Instructions to follow: Please copy out every line in the records below that includes the word "output".

Records to use:
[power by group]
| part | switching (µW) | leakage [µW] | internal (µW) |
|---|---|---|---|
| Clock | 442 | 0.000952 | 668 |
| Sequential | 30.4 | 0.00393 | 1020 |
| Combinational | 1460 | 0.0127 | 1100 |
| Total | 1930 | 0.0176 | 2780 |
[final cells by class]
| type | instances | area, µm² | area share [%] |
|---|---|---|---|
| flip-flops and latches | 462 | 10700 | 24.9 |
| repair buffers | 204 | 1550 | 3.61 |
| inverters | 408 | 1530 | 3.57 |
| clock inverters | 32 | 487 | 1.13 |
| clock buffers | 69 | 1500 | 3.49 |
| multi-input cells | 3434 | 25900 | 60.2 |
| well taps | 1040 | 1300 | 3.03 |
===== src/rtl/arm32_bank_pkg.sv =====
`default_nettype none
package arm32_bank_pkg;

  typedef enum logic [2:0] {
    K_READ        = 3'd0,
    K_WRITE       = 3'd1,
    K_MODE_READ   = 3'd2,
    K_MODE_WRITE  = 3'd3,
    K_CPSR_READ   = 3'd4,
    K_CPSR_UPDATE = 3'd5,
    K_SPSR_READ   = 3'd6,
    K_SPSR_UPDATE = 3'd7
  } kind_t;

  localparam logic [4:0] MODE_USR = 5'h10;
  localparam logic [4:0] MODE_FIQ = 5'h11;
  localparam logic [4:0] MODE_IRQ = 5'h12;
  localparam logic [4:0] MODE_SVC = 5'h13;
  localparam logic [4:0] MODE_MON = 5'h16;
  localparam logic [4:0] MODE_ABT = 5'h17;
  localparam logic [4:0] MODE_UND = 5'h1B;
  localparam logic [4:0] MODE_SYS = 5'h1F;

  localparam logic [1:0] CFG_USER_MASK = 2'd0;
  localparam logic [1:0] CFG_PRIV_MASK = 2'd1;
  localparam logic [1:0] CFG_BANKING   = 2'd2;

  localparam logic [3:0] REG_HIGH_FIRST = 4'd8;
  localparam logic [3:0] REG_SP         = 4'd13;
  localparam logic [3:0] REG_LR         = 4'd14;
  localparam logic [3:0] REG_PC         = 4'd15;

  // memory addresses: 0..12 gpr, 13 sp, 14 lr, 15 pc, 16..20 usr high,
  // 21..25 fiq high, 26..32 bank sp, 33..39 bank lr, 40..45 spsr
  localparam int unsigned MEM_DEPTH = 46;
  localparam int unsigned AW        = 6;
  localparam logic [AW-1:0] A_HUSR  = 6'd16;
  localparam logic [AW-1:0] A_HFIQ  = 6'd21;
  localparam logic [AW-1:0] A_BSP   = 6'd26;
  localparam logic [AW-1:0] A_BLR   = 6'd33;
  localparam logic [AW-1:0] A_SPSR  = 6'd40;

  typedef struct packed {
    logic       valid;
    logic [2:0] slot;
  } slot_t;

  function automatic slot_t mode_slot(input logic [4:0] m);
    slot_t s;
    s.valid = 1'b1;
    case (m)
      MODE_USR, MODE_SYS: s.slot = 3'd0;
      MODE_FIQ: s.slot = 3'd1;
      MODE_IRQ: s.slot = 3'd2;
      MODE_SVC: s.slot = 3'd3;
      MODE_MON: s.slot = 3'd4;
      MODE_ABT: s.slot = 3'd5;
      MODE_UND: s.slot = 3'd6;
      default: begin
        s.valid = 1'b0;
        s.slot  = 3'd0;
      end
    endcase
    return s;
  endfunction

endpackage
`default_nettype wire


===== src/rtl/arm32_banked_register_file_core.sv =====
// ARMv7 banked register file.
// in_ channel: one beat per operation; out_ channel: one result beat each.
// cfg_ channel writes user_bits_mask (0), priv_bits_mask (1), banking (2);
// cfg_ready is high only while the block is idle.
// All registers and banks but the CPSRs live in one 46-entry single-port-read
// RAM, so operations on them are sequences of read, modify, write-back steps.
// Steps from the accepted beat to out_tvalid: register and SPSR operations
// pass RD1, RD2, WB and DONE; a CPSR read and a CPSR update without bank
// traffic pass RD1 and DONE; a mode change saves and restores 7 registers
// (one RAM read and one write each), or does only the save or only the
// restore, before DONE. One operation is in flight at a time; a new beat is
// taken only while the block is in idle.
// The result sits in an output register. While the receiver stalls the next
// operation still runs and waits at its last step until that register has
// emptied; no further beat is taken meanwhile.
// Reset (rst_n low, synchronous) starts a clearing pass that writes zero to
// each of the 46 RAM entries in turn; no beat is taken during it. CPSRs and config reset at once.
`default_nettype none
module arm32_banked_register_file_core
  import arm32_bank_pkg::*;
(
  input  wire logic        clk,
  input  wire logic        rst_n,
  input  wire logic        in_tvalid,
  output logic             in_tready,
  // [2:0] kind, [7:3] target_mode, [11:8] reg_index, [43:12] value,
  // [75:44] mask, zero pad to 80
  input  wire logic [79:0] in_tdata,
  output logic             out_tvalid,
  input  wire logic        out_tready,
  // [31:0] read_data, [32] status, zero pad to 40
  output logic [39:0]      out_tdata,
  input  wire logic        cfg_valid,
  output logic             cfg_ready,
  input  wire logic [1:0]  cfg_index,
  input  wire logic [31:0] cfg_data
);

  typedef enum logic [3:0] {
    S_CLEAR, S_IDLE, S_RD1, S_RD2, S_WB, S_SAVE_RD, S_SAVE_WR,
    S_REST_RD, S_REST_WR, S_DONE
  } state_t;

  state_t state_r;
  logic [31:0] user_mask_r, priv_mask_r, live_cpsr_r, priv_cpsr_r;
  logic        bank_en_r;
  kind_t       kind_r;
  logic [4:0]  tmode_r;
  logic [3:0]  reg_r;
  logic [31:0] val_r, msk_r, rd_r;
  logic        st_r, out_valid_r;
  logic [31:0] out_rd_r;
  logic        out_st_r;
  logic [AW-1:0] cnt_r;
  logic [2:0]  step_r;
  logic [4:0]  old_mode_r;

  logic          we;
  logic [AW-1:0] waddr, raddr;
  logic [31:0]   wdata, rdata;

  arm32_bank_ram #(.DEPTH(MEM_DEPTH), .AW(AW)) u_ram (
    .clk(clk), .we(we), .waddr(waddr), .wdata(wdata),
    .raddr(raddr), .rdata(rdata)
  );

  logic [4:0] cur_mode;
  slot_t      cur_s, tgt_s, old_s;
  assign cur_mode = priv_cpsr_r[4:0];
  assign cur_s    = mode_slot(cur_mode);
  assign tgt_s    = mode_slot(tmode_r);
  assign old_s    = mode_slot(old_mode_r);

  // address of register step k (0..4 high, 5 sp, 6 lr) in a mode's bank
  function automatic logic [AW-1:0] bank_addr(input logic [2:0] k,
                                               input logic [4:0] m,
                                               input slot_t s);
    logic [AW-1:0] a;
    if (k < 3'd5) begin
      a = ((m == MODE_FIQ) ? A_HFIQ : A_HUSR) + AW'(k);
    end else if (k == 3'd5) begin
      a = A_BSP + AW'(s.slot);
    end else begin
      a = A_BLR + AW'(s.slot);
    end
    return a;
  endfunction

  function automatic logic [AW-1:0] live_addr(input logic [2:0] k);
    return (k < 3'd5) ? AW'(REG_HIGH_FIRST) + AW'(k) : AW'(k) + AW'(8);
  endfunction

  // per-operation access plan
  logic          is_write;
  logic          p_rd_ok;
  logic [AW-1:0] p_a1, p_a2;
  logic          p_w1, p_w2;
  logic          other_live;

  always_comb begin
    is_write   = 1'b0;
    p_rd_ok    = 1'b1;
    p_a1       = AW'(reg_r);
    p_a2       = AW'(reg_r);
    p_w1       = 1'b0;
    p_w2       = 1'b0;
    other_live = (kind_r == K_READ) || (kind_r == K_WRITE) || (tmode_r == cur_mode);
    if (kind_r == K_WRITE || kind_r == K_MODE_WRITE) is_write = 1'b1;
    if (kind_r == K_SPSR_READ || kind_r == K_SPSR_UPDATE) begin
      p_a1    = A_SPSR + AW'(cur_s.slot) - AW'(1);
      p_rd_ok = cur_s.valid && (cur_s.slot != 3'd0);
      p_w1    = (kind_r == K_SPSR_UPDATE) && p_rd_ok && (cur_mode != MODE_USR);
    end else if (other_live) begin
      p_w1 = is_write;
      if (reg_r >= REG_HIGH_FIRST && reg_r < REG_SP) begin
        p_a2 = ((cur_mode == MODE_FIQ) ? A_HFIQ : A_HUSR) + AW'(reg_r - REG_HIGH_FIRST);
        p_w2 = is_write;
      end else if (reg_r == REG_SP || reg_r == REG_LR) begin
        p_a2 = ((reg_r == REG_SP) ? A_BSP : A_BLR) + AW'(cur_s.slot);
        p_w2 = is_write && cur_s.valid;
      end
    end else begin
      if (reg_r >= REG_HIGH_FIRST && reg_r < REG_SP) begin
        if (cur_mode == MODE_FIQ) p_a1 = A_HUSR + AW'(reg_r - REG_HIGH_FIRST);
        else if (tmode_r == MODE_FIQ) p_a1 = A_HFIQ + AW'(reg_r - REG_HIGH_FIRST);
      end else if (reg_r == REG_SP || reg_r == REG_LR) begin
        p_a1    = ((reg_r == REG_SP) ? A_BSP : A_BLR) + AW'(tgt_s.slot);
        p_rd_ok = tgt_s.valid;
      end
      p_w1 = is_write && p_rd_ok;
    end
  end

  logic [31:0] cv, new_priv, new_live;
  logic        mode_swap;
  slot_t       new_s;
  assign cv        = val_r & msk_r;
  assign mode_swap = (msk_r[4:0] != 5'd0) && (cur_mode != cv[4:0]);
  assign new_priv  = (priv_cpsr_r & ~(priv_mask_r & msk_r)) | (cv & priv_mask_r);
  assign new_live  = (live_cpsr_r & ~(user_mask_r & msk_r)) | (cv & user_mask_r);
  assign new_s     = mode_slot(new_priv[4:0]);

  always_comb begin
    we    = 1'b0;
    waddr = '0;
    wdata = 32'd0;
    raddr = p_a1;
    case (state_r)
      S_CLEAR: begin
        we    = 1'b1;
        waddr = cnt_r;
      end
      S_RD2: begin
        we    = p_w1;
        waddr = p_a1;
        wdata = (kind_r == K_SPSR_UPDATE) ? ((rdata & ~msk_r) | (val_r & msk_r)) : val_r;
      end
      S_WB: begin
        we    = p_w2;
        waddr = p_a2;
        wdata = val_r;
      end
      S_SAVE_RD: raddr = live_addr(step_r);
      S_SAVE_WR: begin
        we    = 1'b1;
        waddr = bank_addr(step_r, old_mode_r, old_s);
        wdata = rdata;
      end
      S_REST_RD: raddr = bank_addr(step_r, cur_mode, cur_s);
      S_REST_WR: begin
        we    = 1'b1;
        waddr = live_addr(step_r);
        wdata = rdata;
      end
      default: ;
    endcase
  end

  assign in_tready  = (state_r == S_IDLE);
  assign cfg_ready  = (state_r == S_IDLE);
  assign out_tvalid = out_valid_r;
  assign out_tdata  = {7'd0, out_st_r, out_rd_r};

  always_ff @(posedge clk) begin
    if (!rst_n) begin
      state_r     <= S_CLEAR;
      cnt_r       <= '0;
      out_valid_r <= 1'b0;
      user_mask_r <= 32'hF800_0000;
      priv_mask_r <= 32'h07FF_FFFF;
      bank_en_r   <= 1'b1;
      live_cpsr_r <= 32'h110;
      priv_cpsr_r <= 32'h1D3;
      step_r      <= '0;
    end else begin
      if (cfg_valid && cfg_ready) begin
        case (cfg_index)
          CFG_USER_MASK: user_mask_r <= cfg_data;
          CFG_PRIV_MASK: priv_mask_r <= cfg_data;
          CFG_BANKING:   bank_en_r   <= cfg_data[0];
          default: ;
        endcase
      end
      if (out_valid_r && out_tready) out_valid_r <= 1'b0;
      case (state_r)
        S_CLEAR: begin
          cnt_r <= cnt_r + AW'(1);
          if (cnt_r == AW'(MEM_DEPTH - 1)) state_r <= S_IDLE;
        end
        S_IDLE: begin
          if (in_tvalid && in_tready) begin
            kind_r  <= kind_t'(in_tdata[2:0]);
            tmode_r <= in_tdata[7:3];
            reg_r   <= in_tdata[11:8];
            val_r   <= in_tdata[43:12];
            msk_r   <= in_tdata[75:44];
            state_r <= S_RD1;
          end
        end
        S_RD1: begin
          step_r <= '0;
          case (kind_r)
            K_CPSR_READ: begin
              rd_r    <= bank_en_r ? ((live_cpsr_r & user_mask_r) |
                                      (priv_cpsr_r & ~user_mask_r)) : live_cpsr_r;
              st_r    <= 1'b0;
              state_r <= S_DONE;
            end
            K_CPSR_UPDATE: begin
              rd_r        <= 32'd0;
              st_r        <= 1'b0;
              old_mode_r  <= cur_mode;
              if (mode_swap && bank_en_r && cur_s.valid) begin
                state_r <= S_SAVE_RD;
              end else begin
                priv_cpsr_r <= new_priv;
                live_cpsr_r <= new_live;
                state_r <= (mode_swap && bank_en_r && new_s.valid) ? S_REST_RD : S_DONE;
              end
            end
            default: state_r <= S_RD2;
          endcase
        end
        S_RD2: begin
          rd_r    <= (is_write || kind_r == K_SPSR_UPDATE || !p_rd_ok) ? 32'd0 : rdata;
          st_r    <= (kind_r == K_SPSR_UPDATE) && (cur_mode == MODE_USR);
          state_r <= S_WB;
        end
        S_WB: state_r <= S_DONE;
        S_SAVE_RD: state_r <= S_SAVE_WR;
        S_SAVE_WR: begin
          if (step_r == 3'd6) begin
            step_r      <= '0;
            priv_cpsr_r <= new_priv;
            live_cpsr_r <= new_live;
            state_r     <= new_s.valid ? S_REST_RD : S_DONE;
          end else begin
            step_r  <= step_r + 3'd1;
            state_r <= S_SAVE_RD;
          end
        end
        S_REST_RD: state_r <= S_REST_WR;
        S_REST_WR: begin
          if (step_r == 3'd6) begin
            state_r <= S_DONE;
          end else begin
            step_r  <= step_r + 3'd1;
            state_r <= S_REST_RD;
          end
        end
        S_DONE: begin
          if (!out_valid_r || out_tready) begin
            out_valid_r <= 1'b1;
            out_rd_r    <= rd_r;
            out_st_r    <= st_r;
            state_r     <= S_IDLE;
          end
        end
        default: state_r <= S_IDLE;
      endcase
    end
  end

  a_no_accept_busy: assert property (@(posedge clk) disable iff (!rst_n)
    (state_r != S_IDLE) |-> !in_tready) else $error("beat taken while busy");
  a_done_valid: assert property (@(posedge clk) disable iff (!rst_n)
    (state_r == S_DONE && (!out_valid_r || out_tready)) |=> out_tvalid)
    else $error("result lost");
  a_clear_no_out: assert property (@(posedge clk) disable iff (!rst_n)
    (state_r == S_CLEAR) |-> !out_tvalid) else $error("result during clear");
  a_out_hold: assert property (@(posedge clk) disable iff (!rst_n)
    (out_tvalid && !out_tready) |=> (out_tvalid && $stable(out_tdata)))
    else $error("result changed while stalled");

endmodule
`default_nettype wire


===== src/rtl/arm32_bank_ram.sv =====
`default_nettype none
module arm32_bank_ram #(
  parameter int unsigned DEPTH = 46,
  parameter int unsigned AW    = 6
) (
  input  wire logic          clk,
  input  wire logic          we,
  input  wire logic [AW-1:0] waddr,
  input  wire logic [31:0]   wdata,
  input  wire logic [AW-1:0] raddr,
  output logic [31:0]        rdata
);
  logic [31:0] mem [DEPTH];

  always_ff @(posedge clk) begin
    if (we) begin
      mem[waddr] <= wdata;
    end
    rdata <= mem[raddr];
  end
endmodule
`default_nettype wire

Response:
// The result sits in an output register. While the receiver stalls the next
  output logic             in_tready,
  output logic             out_tvalid,
  output logic [39:0]      out_tdata,
  output logic             cfg_ready,
  output logic [31:0]        rdata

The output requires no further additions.